TASK DESCRIPTION: Going line by line through the material below, tally those that contain the word "begin" and give the count by itself.

RECORDS FOR PROCESSING:

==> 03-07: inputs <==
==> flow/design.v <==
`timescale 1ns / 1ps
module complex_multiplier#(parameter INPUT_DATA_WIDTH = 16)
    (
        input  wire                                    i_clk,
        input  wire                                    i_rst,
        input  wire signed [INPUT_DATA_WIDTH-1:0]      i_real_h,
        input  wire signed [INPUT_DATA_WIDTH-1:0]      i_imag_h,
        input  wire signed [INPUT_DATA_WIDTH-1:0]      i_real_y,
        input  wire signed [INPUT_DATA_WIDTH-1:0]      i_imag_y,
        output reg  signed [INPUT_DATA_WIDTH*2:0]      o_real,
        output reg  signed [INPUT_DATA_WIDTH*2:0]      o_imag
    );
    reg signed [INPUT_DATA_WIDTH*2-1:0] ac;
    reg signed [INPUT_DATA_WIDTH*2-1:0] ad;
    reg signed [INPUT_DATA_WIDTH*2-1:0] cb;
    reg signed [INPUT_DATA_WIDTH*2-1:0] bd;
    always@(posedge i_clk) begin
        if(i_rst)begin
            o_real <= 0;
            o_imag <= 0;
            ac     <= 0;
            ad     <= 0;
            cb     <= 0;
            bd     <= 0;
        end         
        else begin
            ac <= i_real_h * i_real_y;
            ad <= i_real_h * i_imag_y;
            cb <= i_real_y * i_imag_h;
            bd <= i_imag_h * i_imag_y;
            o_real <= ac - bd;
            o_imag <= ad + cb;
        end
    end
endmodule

TASK RESPONSE: 3